To maximize the possibility of future migration, ensure that your
entityID is in a domain you control and that discovery is based on your domain.
Certain environments and use cases lend themselves naturally to a form of federated identity known as federation, where all participants agree to common rules and exchange trust data centrally. This has been most commonly seen deployed in academia, conglomerates, and distributed organizations such as sports leagues.
While the trust topology is not easy to set up and doesn’t fit every use case, it can trivialize integration and maintenance processes. A single, central registry allows a provider to publish a new signing key, for instance. That lets an IdP be confident that all services will receive the new metadata before the key changes.
Signet’s principals were responsible for the creation of the first federation, and we haven’t stopped building and learning along the way. If your organization structure looks a bit like a federation, then the technical version may suit you well, and Signet is the deepest expert in this field.
As identity exists to serve applications, the application should set the pace and requirements for authentication. Please involve the identity management team as early in the procurement or development process as possible. A couple trivial decisions with no other practical impact can save a lot of future wiring.
It’s common for login to be blamed as a stopper in a project, but it rarely is. The agglomeration of user data or the implementation of access controls may be a challenge, but a reliable IdP should be taken as a given. The functional lead of the project is the best leader for all aspects of the integration, including authentication and authorization, the requirements for them, and deadlines.
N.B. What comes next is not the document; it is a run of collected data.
$ cat src/flat_wrapper.sv
// flat-port wrapper written by rule: the top's interface ports become plain ports
module issue_scheduler_flat 
  (clk, rst_n, bus_dec_valid, bus_dec_class, bus_dec_rd, bus_dec_rs1, bus_dec_rs2, bus_dec_use_rs1, bus_dec_use_rs2, bus_au_free, bus_mul_free, bus_lsu_free, bus_wb_valid, bus_wb_rd, bus_flush, bus_dec_ready, bus_au_issue, bus_mul_issue, bus_lsu_issue, bus_iss_rd, bus_iss_rs1, bus_iss_rs2, bus_stall_cnt);
  issue_scheduler_if bus_i ();
  input logic clk;
  input logic rst_n;
  input wire logic [$bits(bus_i.dec_valid)-1:0] bus_dec_valid;
  input wire logic [$bits(bus_i.dec_class)-1:0] bus_dec_class;
  input wire logic [$bits(bus_i.dec_rd)-1:0] bus_dec_rd;
  input wire logic [$bits(bus_i.dec_rs1)-1:0] bus_dec_rs1;
  input wire logic [$bits(bus_i.dec_rs2)-1:0] bus_dec_rs2;
  input wire logic [$bits(bus_i.dec_use_rs1)-1:0] bus_dec_use_rs1;
  input wire logic [$bits(bus_i.dec_use_rs2)-1:0] bus_dec_use_rs2;
  input wire logic [$bits(bus_i.au_free)-1:0] bus_au_free;
  input wire logic [$bits(bus_i.mul_free)-1:0] bus_mul_free;
  input wire logic [$bits(bus_i.lsu_free)-1:0] bus_lsu_free;
  input wire logic [$bits(bus_i.wb_valid)-1:0] bus_wb_valid;
  input wire logic [$bits(bus_i.wb_rd)-1:0] bus_wb_rd;
  input wire logic [$bits(bus_i.flush)-1:0] bus_flush;
  output wire logic [$bits(bus_i.dec_ready)-1:0] bus_dec_ready;
  output wire logic [$bits(bus_i.au_issue)-1:0] bus_au_issue;
  output wire logic [$bits(bus_i.mul_issue)-1:0] bus_mul_issue;
  output wire logic [$bits(bus_i.lsu_issue)-1:0] bus_lsu_issue;
  output wire logic [$bits(bus_i.iss_rd)-1:0] bus_iss_rd;
  output wire logic [$bits(bus_i.iss_rs1)-1:0] bus_iss_rs1;
  output wire logic [$bits(bus_i.iss_rs2)-1:0] bus_iss_rs2;
  output wire logic [$bits(bus_i.stall_cnt)-1:0] bus_stall_cnt;
  assign bus_i.dec_valid = bus_dec_valid;
  assign bus_i.dec_class = bus_dec_class;
  assign bus_i.dec_rd = bus_dec_rd;
  assign bus_i.dec_rs1 = bus_dec_rs1;
  assign bus_i.dec_rs2 = bus_dec_rs2;
  assign bus_i.dec_use_rs1 = bus_dec_use_rs1;
  assign bus_i.dec_use_rs2 = bus_dec_use_rs2;
  assign bus_i.au_free = bus_au_free;
  assign bus_i.mul_free = bus_mul_free;
  assign bus_i.lsu_free = bus_lsu_free;
  assign bus_i.wb_valid = bus_wb_valid;
  assign bus_i.wb_rd = bus_wb_rd;
  assign bus_i.flush = bus_flush;
  assign bus_dec_ready = bus_i.dec_ready;
  assign bus_au_issue = bus_i.au_issue;
  assign bus_mul_issue = bus_i.mul_issue;
  assign bus_lsu_issue = bus_i.lsu_issue;
  assign bus_iss_rd = bus_i.iss_rd;
  assign bus_iss_rs1 = bus_i.iss_rs1;
  assign bus_iss_rs2 = bus_i.iss_rs2;
  assign bus_stall_cnt = bus_i.stall_cnt;
  issue_scheduler u_core (.clk(clk), .rst_n(rst_n), .bus(bus_i));
endmodule
$ cat config.mk
export PLATFORM = sky130hd
export DESIGN_NAME = issue_scheduler_flat
export DESIGN_NICKNAME = d
export VERILOG_FILES = /design/src/rtl/issue_scheduler_if.sv /design/src/rtl/issue_scheduler.sv /design/src/flat_wrapper.sv
export SDC_FILE = /design/constraint.sdc
export NUM_CORES = 1
export LEC_CHECK = 0
export BUFFER_PORTS_ARGS = -buffer_cell sky130_fd_sc_hd__buf_2
export CAP_MARGIN = 20
export CORE_MARGIN = 8
export CORE_UTILIZATION = 30
export DETAILED_ROUTE_END_ITERATION = 8
export SYNTH_ARGS = -nofsm -noshare
export SYNTH_HDL_FRONTEND = slang
export SYNTH_SLANG_ARGS = --single-unit
$ cat constraint.sdc
create_clock -name clk -period 2.7 [get_ports clk]
set_clock_uncertainty 0.2 [all_clocks]
set_input_delay 0.135 -clock clk [delete_from_list [all_inputs] [get_ports clk]]
set_output_delay 0.135 -clock clk [all_outputs]
set_load 0.05 [all_outputs]
<file path="src/rtl/jtframe_sdram_arb_pkg.sv">
`default_nettype none
// ============================================================================
// jtframe_sdram_arb_pkg
// Shared widths, FSM encoding and grant-index sizing for the SDRAM arbiter.
// Revision: 1.0
// ============================================================================
package jtframe_sdram_arb_pkg;

  localparam int DEF_AW    = 22;
  localparam int DEF_DW    = 16;
  localparam int DEF_SLOTS = 4;

  localparam logic [1:0] ST_IDLE = 2'd0;
  localparam logic [1:0] ST_REQ  = 2'd1;
  localparam logic [1:0] ST_WAIT = 2'd2;
  localparam logic [1:0] ST_RFSH = 2'd3;

  // Grant index width; never below one bit so a 1-bit pointer still exists.
  function automatic int gnt_width(input int n);
    return (n < 2) ? 1 : $clog2(n);
  endfunction

  localparam int DEF_GW = gnt_width(DEF_SLOTS);

endpackage
`default_nettype wire

</file>
<file path="src/rtl/jtframe_arb_slot.sv">
`default_nettype none
// ============================================================================
// jtframe_arb_slot
// One-word read cache for a single requester: hit compare, ok flag, fill port.
// Revision: 1.0
// ============================================================================
module jtframe_arb_slot
  import jtframe_sdram_arb_pkg::*;
#(
  parameter int AW = DEF_AW,
  parameter int DW = DEF_DW
) (
  input  logic          clk,
  input  logic          rst,
  input  logic [AW-1:0] i_addr,
  input  logic          i_cs,
  input  logic          i_downloading,
  input  logic          i_fill,
  input  logic [AW-1:0] i_fill_addr,
  input  logic [DW-1:0] i_fill_data,
  output logic          o_ok,
  output logic [DW-1:0] o_dout,
  output logic          o_pend
);

  logic [AW-1:0] addr_q, addr_d;
  logic [DW-1:0] data_q, data_d;
  logic          valid_q, valid_d;
  logic          ok_q, ok_d;
  logic          w_hit;
  logic          w_fill_hit;

  always_comb begin
    w_hit      = valid_q && (i_addr == addr_q);
    w_fill_hit = i_fill && (i_addr == i_fill_addr);
    addr_d     = addr_q;
    data_d     = data_q;
    valid_d    = valid_q;
    if (i_fill) begin
      addr_d  = i_fill_addr;
      data_d  = i_fill_data;
      valid_d = 1'b1;
    end
    if (i_downloading) begin
      valid_d = 1'b0;
    end
    // ok follows the post-fill cache contents so a fill reports data one cycle earlier
    ok_d = i_cs && !i_downloading && (i_fill ? w_fill_hit : w_hit);
  end

  always_ff @(posedge clk) begin
    if (rst) begin
      addr_q  <= '0;
      data_q  <= '0;
      valid_q <= 1'b0;
      ok_q    <= 1'b0;
    end else begin
      addr_q  <= addr_d;
      data_q  <= data_d;
      valid_q <= valid_d;
      ok_q    <= ok_d;
    end
  end

  assign o_ok   = ok_q;
  assign o_dout = data_q;
  assign o_pend = i_cs && !w_hit && !i_downloading;

endmodule
`default_nettype wire

</file>
<file path="src/rtl/jtframe_sdram_arb.sv">
`default_nettype none
// ============================================================================
// jtframe_sdram_arb
// Round-robin arbiter sharing one SDRAM read port among cached ROM slots.
// Revision: 1.0
// ============================================================================
module jtframe_sdram_arb
  import jtframe_sdram_arb_pkg::*;
#(
  parameter int AW    = DEF_AW,
  parameter int DW    = DEF_DW,
  parameter int SLOTS = DEF_SLOTS
) (
  input  logic                clk,
  input  logic                rst,
  input  logic [SLOTS*AW-1:0] slot_addr,
  input  logic [SLOTS-1:0]    slot_cs,
  output logic [SLOTS-1:0]    slot_ok,
  output logic [SLOTS*DW-1:0] slot_dout,
  input  logic                downloading,
  input  logic                refresh_req,
  output logic [AW-1:0]       sdram_addr,
  output logic                sdram_req,
  output logic                sdram_rfsh,
  input  logic                sdram_ack,
  input  logic                data_rdy,
  input  logic [DW-1:0]       data_read
);

  localparam int GW = gnt_width(SLOTS);

  logic [1:0]    st_q, st_d;
  logic [GW-1:0] ptr_q, ptr_d;
  logic [GW-1:0] gnt_q, gnt_d;
  logic [AW-1:0] addr_q, addr_d;
  logic          req_q, req_d;
  logic          rfsh_q, rfsh_d;
  logic          discard_q, discard_d;

  logic [SLOTS-1:0] w_pend;
  logic [AW-1:0]    w_slot_addr [SLOTS];
  logic             w_any;
  logic [GW-1:0]    w_pick;
  logic [GW:0]      w_idx;
  logic             w_fill;

  for (genvar i = 0; i < SLOTS; i++) begin : g_slot
    assign w_slot_addr[i] = slot_addr[i*AW +: AW];

    jtframe_arb_slot #(
      .AW (AW),
      .DW (DW)
    ) u_slot (
      .clk           (clk),
      .rst           (rst),
      .i_addr        (slot_addr[i*AW +: AW]),
      .i_cs          (slot_cs[i]),
      .i_downloading (downloading),
      .i_fill        (w_fill && (gnt_q == GW'(i))),
      .i_fill_addr   (addr_q),
      .i_fill_data   (data_read),
      .o_ok          (slot_ok[i]),
      .o_dout        (slot_dout[i*DW +: DW]),
      .o_pend        (w_pend[i])
    );
  end

  // First pending slot at or after the pointer, wrapping modulo SLOTS
  always_comb begin
    w_any  = 1'b0;
    w_pick = '0;
    w_idx  = '0;
    for (int k = 0; k < SLOTS; k++) begin
      w_idx = {1'b0, ptr_q} + (GW+1)'(k);
      if (w_idx >= (GW+1)'(SLOTS)) begin
        w_idx = w_idx - (GW+1)'(SLOTS);
      end
      if (!w_any && w_pend[w_idx[GW-1:0]]) begin
        w_any  = 1'b1;
        w_pick = w_idx[GW-1:0];
      end
    end
  end

  always_ff @(posedge clk) begin
    if (rst) begin
      st_q      <= ST_IDLE;
      ptr_q     <= '0;
      gnt_q     <= '0;
      addr_q    <= '0;
      req_q     <= 1'b0;
      rfsh_q    <= 1'b0;
      discard_q <= 1'b0;
    end else begin
      st_q      <= st_d;
      ptr_q     <= ptr_d;
      gnt_q     <= gnt_d;
      addr_q    <= addr_d;
      req_q     <= req_d;
      rfsh_q    <= rfsh_d;
      discard_q <= discard_d;
    end
  end

  always_comb begin
    st_d = st_q;
    case (st_q)
      ST_IDLE: begin
        if (refresh_req) begin
          st_d = ST_RFSH;
        end else if (!downloading && w_any) begin
          st_d = ST_REQ;
        end
      end
      ST_REQ:  if (sdram_ack) st_d = ST_WAIT;
      ST_WAIT: if (data_rdy)  st_d = ST_IDLE;
      ST_RFSH: if (sdram_ack) st_d = ST_IDLE;
      default: st_d = ST_IDLE;
    endcase
  end

  always_comb begin
    addr_d    = addr_q;
    gnt_d     = gnt_q;
    ptr_d     = ptr_q;
    req_d     = req_q;
    rfsh_d    = rfsh_q;
    discard_d = discard_q;
    w_fill    = 1'b0;
    case (st_q)
      ST_IDLE: begin
        if (refresh_req) begin
          rfsh_d = 1'b1;
        end else if (!downloading && w_any) begin
          gnt_d     = w_pick;
          addr_d    = w_slot_addr[w_pick];
          req_d     = 1'b1;
          discard_d = 1'b0;
        end
      end
      ST_REQ: begin
        if (downloading) discard_d = 1'b1;
        if (sdram_ack)   req_d     = 1'b0;
      end
      ST_WAIT: begin
        if (downloading) discard_d = 1'b1;
        if (data_rdy) begin
          // A download seen at any point of the transaction voids the fill
          w_fill = !discard_q && !downloading;
          if (!downloading) begin
            ptr_d = (gnt_q == GW'(SLOTS-1)) ? '0 : gnt_q + GW'(1);
          end
        end
      end
      ST_RFSH: begin
        if (sdram_ack) rfsh_d = 1'b0;
      end
      default: ;
    endcase
  end

  assign sdram_addr = addr_q;
  assign sdram_req  = req_q;
  assign sdram_rfsh = rfsh_q;

endmodule
`default_nettype wire

</file>
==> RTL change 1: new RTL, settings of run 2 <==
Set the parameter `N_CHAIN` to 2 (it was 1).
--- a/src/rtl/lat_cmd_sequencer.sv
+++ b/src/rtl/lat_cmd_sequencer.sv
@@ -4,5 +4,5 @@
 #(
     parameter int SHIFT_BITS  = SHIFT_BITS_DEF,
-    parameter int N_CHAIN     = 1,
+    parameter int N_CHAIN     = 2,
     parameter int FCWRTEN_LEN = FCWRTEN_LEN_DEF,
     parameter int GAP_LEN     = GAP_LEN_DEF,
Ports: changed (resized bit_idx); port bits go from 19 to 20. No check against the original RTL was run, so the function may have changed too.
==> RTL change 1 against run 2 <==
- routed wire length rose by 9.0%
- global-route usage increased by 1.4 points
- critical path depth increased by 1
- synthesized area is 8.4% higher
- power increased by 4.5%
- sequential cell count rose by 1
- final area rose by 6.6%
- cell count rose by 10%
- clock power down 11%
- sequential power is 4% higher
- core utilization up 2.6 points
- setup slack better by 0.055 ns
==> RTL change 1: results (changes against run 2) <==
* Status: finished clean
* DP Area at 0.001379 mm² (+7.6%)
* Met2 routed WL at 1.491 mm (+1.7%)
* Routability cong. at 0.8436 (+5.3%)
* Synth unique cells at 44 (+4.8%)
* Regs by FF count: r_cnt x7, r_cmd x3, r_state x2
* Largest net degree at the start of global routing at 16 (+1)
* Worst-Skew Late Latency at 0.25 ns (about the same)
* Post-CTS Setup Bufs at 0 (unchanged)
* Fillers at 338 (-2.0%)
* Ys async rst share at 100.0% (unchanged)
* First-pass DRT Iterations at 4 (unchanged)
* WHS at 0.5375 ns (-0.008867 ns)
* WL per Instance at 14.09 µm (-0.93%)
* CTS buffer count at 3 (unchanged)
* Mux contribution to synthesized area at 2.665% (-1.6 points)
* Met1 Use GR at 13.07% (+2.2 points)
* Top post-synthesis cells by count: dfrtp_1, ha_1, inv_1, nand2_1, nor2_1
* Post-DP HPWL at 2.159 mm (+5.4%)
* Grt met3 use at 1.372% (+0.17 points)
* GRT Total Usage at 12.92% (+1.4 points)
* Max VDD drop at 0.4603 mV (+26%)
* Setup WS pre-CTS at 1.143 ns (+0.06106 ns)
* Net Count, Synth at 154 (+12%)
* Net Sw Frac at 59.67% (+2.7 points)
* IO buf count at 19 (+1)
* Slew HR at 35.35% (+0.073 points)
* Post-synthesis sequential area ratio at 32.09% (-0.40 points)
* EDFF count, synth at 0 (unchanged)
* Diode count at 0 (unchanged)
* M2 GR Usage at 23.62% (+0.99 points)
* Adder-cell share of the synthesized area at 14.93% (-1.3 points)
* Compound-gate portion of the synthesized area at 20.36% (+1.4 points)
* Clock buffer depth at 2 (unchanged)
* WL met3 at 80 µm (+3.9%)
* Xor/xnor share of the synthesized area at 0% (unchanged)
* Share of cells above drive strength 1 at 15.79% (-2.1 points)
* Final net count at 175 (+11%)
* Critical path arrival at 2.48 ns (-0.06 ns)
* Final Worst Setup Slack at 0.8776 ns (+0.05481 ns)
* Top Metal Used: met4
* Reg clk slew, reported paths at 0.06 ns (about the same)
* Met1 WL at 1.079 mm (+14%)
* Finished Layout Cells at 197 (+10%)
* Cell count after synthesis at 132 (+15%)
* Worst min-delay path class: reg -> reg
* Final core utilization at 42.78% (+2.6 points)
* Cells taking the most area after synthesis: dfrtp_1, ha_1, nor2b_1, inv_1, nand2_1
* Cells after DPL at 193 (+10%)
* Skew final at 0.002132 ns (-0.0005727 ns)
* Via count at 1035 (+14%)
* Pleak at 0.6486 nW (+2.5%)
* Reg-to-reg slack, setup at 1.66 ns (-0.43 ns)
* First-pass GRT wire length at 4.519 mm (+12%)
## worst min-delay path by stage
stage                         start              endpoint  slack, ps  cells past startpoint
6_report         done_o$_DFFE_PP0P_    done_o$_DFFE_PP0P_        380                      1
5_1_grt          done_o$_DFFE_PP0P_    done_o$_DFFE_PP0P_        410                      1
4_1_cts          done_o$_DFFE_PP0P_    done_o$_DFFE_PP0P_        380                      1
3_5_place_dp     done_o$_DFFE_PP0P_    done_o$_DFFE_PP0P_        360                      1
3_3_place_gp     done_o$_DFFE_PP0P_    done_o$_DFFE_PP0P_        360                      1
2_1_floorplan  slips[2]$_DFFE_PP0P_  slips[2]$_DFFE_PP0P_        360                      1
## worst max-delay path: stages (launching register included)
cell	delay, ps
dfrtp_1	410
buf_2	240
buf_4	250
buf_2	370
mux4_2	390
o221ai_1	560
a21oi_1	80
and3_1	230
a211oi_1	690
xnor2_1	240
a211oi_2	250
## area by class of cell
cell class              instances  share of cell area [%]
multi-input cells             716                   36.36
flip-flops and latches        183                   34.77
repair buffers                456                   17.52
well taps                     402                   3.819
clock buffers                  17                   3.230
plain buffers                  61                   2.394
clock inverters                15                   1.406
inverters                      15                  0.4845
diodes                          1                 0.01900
File: config.mk
export PLATFORM = sky130hd
export DESIGN_NAME = menu_nav
export DESIGN_NICKNAME = d
export VERILOG_FILES = /design/src/rtl/snake_pkg.sv /design/src/rtl/menu_hit.sv /design/src/rtl/menu_nav.sv
export SDC_FILE = /design/constraint.sdc
export NUM_CORES = 1
export LEC_CHECK = 0
export ABC_AREA = 1
export ABC_CLOCK_PERIOD_IN_PS = 3580
export BUFFER_PORTS_ARGS = -buffer_cell sky130_fd_sc_hd__buf_2
export CAP_MARGIN = 15
export CORE_MARGIN = 1
export CORE_UTILIZATION = 53
export DETAILED_ROUTE_END_ITERATION = 12
export PLACE_DENSITY = 0.84
export SYNTH_ARGS = -nofsm -noshare
export SYNTH_HDL_FRONTEND = slang
export SYNTH_SLANG_ARGS = --single-unit
File: constraint.sdc
create_clock -name i_clk -period 3.58 [get_ports i_clk]
set_input_delay 0.358 -clock i_clk [delete_from_list [all_inputs] [get_ports i_clk]]
set_output_delay 0.358 -clock i_clk [all_outputs]
set_load 0.02 [all_outputs]
File: src/rtl/snake_pkg.sv
// rtl/snake_pkg.sv - shared menu state type and button geometry helpers
package snake_pkg;

    typedef enum logic [1:0] {
        IDLE  = 2'd0,
        PRESS = 2'd1,
        FIRE  = 2'd2,
        LOCK  = 2'd3
    } menu_nav_state;

    // Buttons form one centred column; gaps between buttons equal the button height.
    function automatic int btn_x(input int hor_pix);
        return hor_pix * 2 / 5;
    endfunction

    function automatic int btn_w(input int hor_pix);
        return hor_pix / 5;
    endfunction

    function automatic int btn_h(input int ver_pix, input int n_buttons);
        return ver_pix / (2 * n_buttons + 1);
    endfunction

    function automatic int btn_y(input int ver_pix, input int n_buttons, input int k);
        return ver_pix * (2 * k + 1) / (2 * n_buttons + 1);
    endfunction

endpackage
===== src/rtl/exe_mem_pipe_skid_pkg.sv =====
// exe_mem_pipe_skid_pkg: shared widths, ctrl bit indices and skid buffer state encoding
package exe_mem_pipe_skid_pkg;
    localparam int DSIZE_DEF = 32;
    localparam int ASIZE_DEF = 5;
    localparam int ISIZE_DEF = 32;
    localparam int CTRL_W = 5;
    localparam int CTRL_WEN = 0;
    localparam int CTRL_MEMREAD = 1;
    localparam int CTRL_MEMWRITE = 2;
    localparam int CTRL_MEMTOREG = 3;
    localparam int CTRL_JAL = 4;
    typedef enum logic [1:0] {EMPTY, BUSY, FULL} skid_state_t;
    function automatic int payload_w(input int d, input int a, input int i);
        return 2 * d + a + CTRL_W + i;
    endfunction
endpackage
What’s the first thing that you see when a service is broken? Almost inevitably, a login page that is apparently not functioning. The login system is the first point of interface for many applications. As a result, it’s also the most probable component of any integration to end up throwing errors when something goes down. This makes many problems in other systems end up looking like login problems.
While it will be generally impossible to explain your predicament to the user, you should be very careful to convey this to management and incident response.
In fact, the identity management system’s logs may offer the best chance at tracking down the real cause of any integration failures.
Nevertheless, never make a simplistic assumption that the login system is down. Investigate and troubleshoot with all involved components in mind.